Showing posts with label spanish fly. Show all posts
Showing posts with label spanish fly. Show all posts

3 Aug 2023

In the Shower with Leslie Phillips

 
Fig. 1 Leslie Phillips and Shirley Eaton in Carry On Constable (1960)
 Fig. 2 Leslie Phillips and Andrea Allan in Spanish Fly (1976)
 
 
On-screen nudity can either be suggestive or explicit. 
 
But just as a porn film that lacks graphic content has no raison d'être and will fail to arouse its viewers, so too a comedy that moves beyond sexual innuendo and the briefest flash of bare flesh into the full-frontal realm will ultimately cease to amuse its audience. 
 
For it seems that in order to sustain laughter, even a risqué comedy requires bath towels and bed sheets. It must remain rooted, that is to say, in a sexually repressed culture of inhibition and embarrassment; a nudge-nudge, wink-wink culture of drawn curtains and lights out - not a pornified culture of indecent exposure.
 
This is illustrated by two scenes in films starring Leslie Phillips ...
 
The first is in one of my favourite films of the Carry On series - Carry On Constable (dir. Gerald Thomas, 1960). 
 
In his role as PC Tom Potter, Phillips is called to a house to investigate a suspected intruder. But what he discovers is a young woman (played by Shirley Eaton) taking a bath. Whilst viewers are treated to the sight of her naked back, the scene retains its charm, its innocence, and its good humour. 
 
In contrast, however, there's a rather gratuitous shower scene in a film described by Barry Norman [1] as the least funny British comedy ever made, Spanish Fly (dir. Bob Kellett, 1976).
 
Now in his fifties, but still playing the smooth-talking Lothario for which he was famous, Phillips is directing a photo-shoot in Menorca with a group of four models, including an Australian girl known as Bruce (played by Andrea Allan), whom he encounters in a hotel bathroom. 
 
Whilst viewers are afforded plenty of opportunity to ogle her (rather magnificent) breasts and watch as Phillips washes her back, the scene lacks precisely the charm, the innocence, and good humour of the one in Carry On Constable and makes for slightly uncomfortable viewing in an age of #MeToo. 
 
Sadly, as the sauciness of the late-1950s and early-1960s gave way to the soft-core seediness of the 1970s and Phillips et al were obliged to compete against much younger, raunchier actors - such as Robin Askwith, who starred in the Confessions movies (1974-77) - the triumph of latrinalia was complete [2].  
 
 
Notes
 
[1] Barry Norman, for those who don't know, was a British film critic and journalist. He famously presented a film review series on the BBC from 1972 to 1998. 
      I tend to think his assessment of Spanish Fly is a bit harsh. It's not quite as dire as many like to believe and although the script is piss poor (much like Sir Percy's wine), it has a strong cast that not only stars Leslie Phillips and Terry-Thomas, but also features Frank Thornton, Sue Lloyd, and seventies sex bomb Nadiuska. 
      Plus, the film also features a rather catchy song performed by the Irish singer Geraldine, called 'Fly Me' (written by Bill Martin and Phil Coulter and released as single on EMI in July 1975). Infinitely more enjoyable than anything released by recently deceased (and hugely overrated) Sinéad O'Connor, readers are invited to click here.    

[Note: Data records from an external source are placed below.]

Background: an optimization exercise with open tools, aiming at a short achievable clock period. Do not read the settings as production practice.
Where RTL was checked, it was by simulation tests only, not by an equivalence proof against the original.
Power is estimated from default activity; no workload was simulated.

==> flow/design.v <==
module imem_loader #(
  parameter int unsigned        DATA_W    = 32,
  parameter int unsigned        DEPTH     = 64,
  parameter logic [DATA_W-1:0]  HALT_WORD = DATA_W'(32'h0000007F),
  localparam int unsigned       CNT_W     = $clog2(DEPTH) + 1
) (
  input  logic              clk,
  input  logic              rst_n,
  input  logic              ld_start,
  input  logic              ld_valid,
  input  logic [DATA_W-1:0] ld_data,
  input  logic              ld_last,
  output logic              ld_ready,
  input  logic              req,
  input  logic [31:0]       pc,
  output logic              rsp_valid,
  output logic [DATA_W-1:0] inst,
  output logic              fault,
  output logic [1:0]        fault_cause,
  output logic              mem_ready,
  output logic [CNT_W-1:0]  loaded_cnt,
  output logic              ovf
);
  localparam int unsigned AW = $clog2(DEPTH);
  logic               st_load_q, st_load_d;
  logic               st_ready_q, st_ready_d;
  logic [CNT_W-1:0]   ptr_q, ptr_d;
  logic [DEPTH-1:0]   th_q, th_d;          
  logic [DEPTH-1:0]   wsel_q, wsel_d;      
  logic [DEPTH-1:0]   lm_q, lm_d;          
  logic               ovf_q, ovf_d;
  logic               ld_ready_q, ld_ready_d;
  logic               full;
  logic               take;                
  logic               wr_go;               
  logic [DATA_W-1:0]  mem [DEPTH];
  always_comb begin
    full       = th_q[DEPTH-1];
    take       = st_load_q && ld_valid && !ld_start;
    wr_go      = ld_valid && !ld_start;    
    st_load_d  = st_load_q;
    st_ready_d = st_ready_q;
    ptr_d      = ptr_q;
    th_d       = th_q;
    wsel_d     = wsel_q;
    ovf_d      = ovf_q;
    if (ld_start) begin
      st_load_d  = 1'b1;
      st_ready_d = 1'b0;
      ptr_d      = '0;
      th_d       = '0;
      wsel_d     = DEPTH'(1);
      ovf_d      = 1'b0;
    end else if (take) begin
      if (!full) begin
        ptr_d  = ptr_q + 1'b1;
        th_d   = {th_q[DEPTH-2:0], 1'b1};
        wsel_d = wsel_q << 1;
      end else begin
        ovf_d = 1'b1;
      end
      if (ld_last) begin
        st_load_d  = 1'b0;
        st_ready_d = 1'b1;
        wsel_d     = '0;
      end
    end
    ld_ready_d = st_load_d && !th_d[DEPTH-1];
    lm_d       = {DEPTH{st_ready_d}} & th_d;
  end
  always_ff @(posedge clk or negedge rst_n) begin
    if (!rst_n) begin
      st_load_q  <= 1'b0;
      st_ready_q <= 1'b0;
      ptr_q      <= '0;
      th_q       <= '0;
      wsel_q     <= '0;
      lm_q       <= '0;
      ovf_q      <= 1'b0;
      ld_ready_q <= 1'b0;
    end else begin
      st_load_q  <= st_load_d;
      st_ready_q <= st_ready_d;
      ptr_q      <= ptr_d;
      th_q       <= th_d;
      wsel_q     <= wsel_d;
      lm_q       <= lm_d;
      ovf_q      <= ovf_d;
      ld_ready_q <= ld_ready_d;
    end
  end
  for (genvar i = 0; i < DEPTH; i++) begin : g_word
    always_ff @(posedge clk) begin
      if (wr_go && wsel_q[i]) begin
        mem[i] <= ld_data;
      end
    end
  end
  logic               aligned;
  logic               in_range;
  logic               is_loaded;
  logic               good;
  logic [1:0]         cause;
  logic [DATA_W-1:0]  rd_word;
  logic [DATA_W-1:0]  inst_d;
  always_comb begin
    aligned   = (pc[1:0] == 2'b00);
    in_range  = ~|pc[31:2+AW];
    is_loaded = lm_q[pc[2+AW-1:2]];
    rd_word   = mem[pc[2+AW-1:2]];
    good      = aligned && in_range && is_loaded;
    if (!aligned)        cause = 2'b01;
    else if (!in_range)  cause = 2'b10;
    else if (!is_loaded) cause = 2'b11;
    else                 cause = 2'b00;
    inst_d    = good ? rd_word : HALT_WORD;
  end
  logic               rsp_valid_q;
  logic [DATA_W-1:0]  inst_q;
  logic               fault_q;
  logic [1:0]         cause_q;
  always_ff @(posedge clk or negedge rst_n) begin
    if (!rst_n) begin
      rsp_valid_q <= 1'b0;
      inst_q      <= '0;
      fault_q     <= 1'b0;
      cause_q     <= 2'b00;
    end else begin
      rsp_valid_q <= req;
      if (req) begin
        inst_q  <= inst_d;
        fault_q <= !good;
        cause_q <= cause;
      end
    end
  end
  assign rsp_valid   = rsp_valid_q;
  assign inst        = inst_q;
  assign fault       = fault_q;
  assign fault_cause = cause_q;
  assign mem_ready   = st_ready_q;
  assign loaded_cnt  = ptr_q;
  assign ld_ready    = ld_ready_q;
  assign ovf         = ovf_q;
endmodule
Background: an optimization exercise with open tools, aiming at small area, a short achievable clock period and few clock cycles. Do not read the settings as production practice.
Function was checked by simulation only, so behaviour that the tests miss may differ from the original.
Power figures rest on the tool's default switching activity, not on a simulated workload.

==> design.v <==
package pks_pkg;
    localparam int SLOT_COUNT = 16;
    localparam int SLOT_W     = 4;
    localparam int ID_W       = 8;
    localparam int PRIO_W     = 8;
    localparam int DUR_W      = 16;
    localparam int KEY_W      = 16;
    localparam int PAIR_N     = SLOT_COUNT * (SLOT_COUNT - 1) / 2;
    localparam logic [1:0] ACT_LOAD    = 2'd0;
    localparam logic [1:0] ACT_TICK    = 2'd1;
    localparam logic [1:0] ACT_RESTART = 2'd2;
    localparam logic [1:0] POL_ARRIVAL = 2'd0;
    localparam logic [1:0] POL_BURST   = 2'd1;
endpackage
import pks_pkg::*;
module pks_ctrl (
    input  logic        clk,
    input  logic        rst_n,
    input  logic        item_valid,
    input  logic [53:0] item_bits,
    output logic        item_stall,
    input  logic        result_stall,
    output logic        result_valid,
    output logic [27:0] result_bits,
    input  logic        stale_any,
    input  logic        stale_any_next,
    input  logic [27:0] tick_result,
    output logic [53:0] ir,
    output logic        go_load,
    output logic        go_restart,
    output logic        go_tick
);
    logic        ir_valid;
    logic        stall_reg;
    logic        hv;
    logic        sv;
    logic [27:0] hb;
    logic [27:0] sb;
    logic accept;
    logic deliver;
    logic tick_ok;
    logic go;
    logic ir_valid_next;
    logic ir_tick_next;
    logic sv_next;
    assign item_stall   = stall_reg;
    assign result_valid = hv;
    assign result_bits  = hb;
    assign accept  = item_valid && !stall_reg;
    assign deliver = hv && !result_stall;
    assign tick_ok = !stale_any && !sv;
    assign go_load    = ir_valid && (ir[53:52] == ACT_LOAD);
    assign go_restart = ir_valid && (ir[53:52] == ACT_RESTART);
    assign go_tick    = ir_valid && (ir[53:52] == ACT_TICK) && tick_ok;
    assign go         = ir_valid && ((ir[53:52] != ACT_TICK) || tick_ok);
    assign ir_valid_next = accept || (ir_valid && !go);
    assign ir_tick_next  = accept ? (item_bits[53:52] == ACT_TICK) : (ir[53:52] == ACT_TICK);
    always_comb
    begin
        sv_next = sv;
        if (sv && deliver)
            sv_next = 1'b0;
        else if (!sv && go_tick && hv && !deliver)
            sv_next = 1'b1;
    end
    always_ff @(posedge clk or negedge rst_n)
    begin
        if (!rst_n)
        begin
            ir_valid  <= 1'b0;
            stall_reg <= 1'b0;
            hv        <= 1'b0;
            sv        <= 1'b0;
        end
        else
        begin
            ir_valid  <= ir_valid_next;
            stall_reg <= ir_valid_next && ir_tick_next && (stale_any_next || sv_next);
            sv        <= sv_next;
            if (sv)
                hv <= 1'b1;
            else if (go_tick)
                hv <= 1'b1;
            else if (deliver)
                hv <= 1'b0;
        end
    end
    always_ff @(posedge clk)
    begin
        if (accept)
            ir <= item_bits;
        if (sv && deliver)
            hb <= sb;
        else if (!sv && go_tick && (!hv || deliver))
            hb <= tick_result;
        if (!sv && go_tick && hv && !deliver)
            sb <= tick_result;
    end
endmodule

[2] Many critics at the time decried this triumph of soft-porn smut, largely blaming it on the sexual infantilism of the viewing public. It should be noted, however, that the British sex comedies of the 1970s were enormously successful at the box office and have since undergone significant critical reappraisal. 
      Ultimately, although I prefer Carry On Constable to Spanish Fly (or Confessions of a Window Cleaner), I would hope that my view isn't simply rooted in a mixture of moralism and snobbery.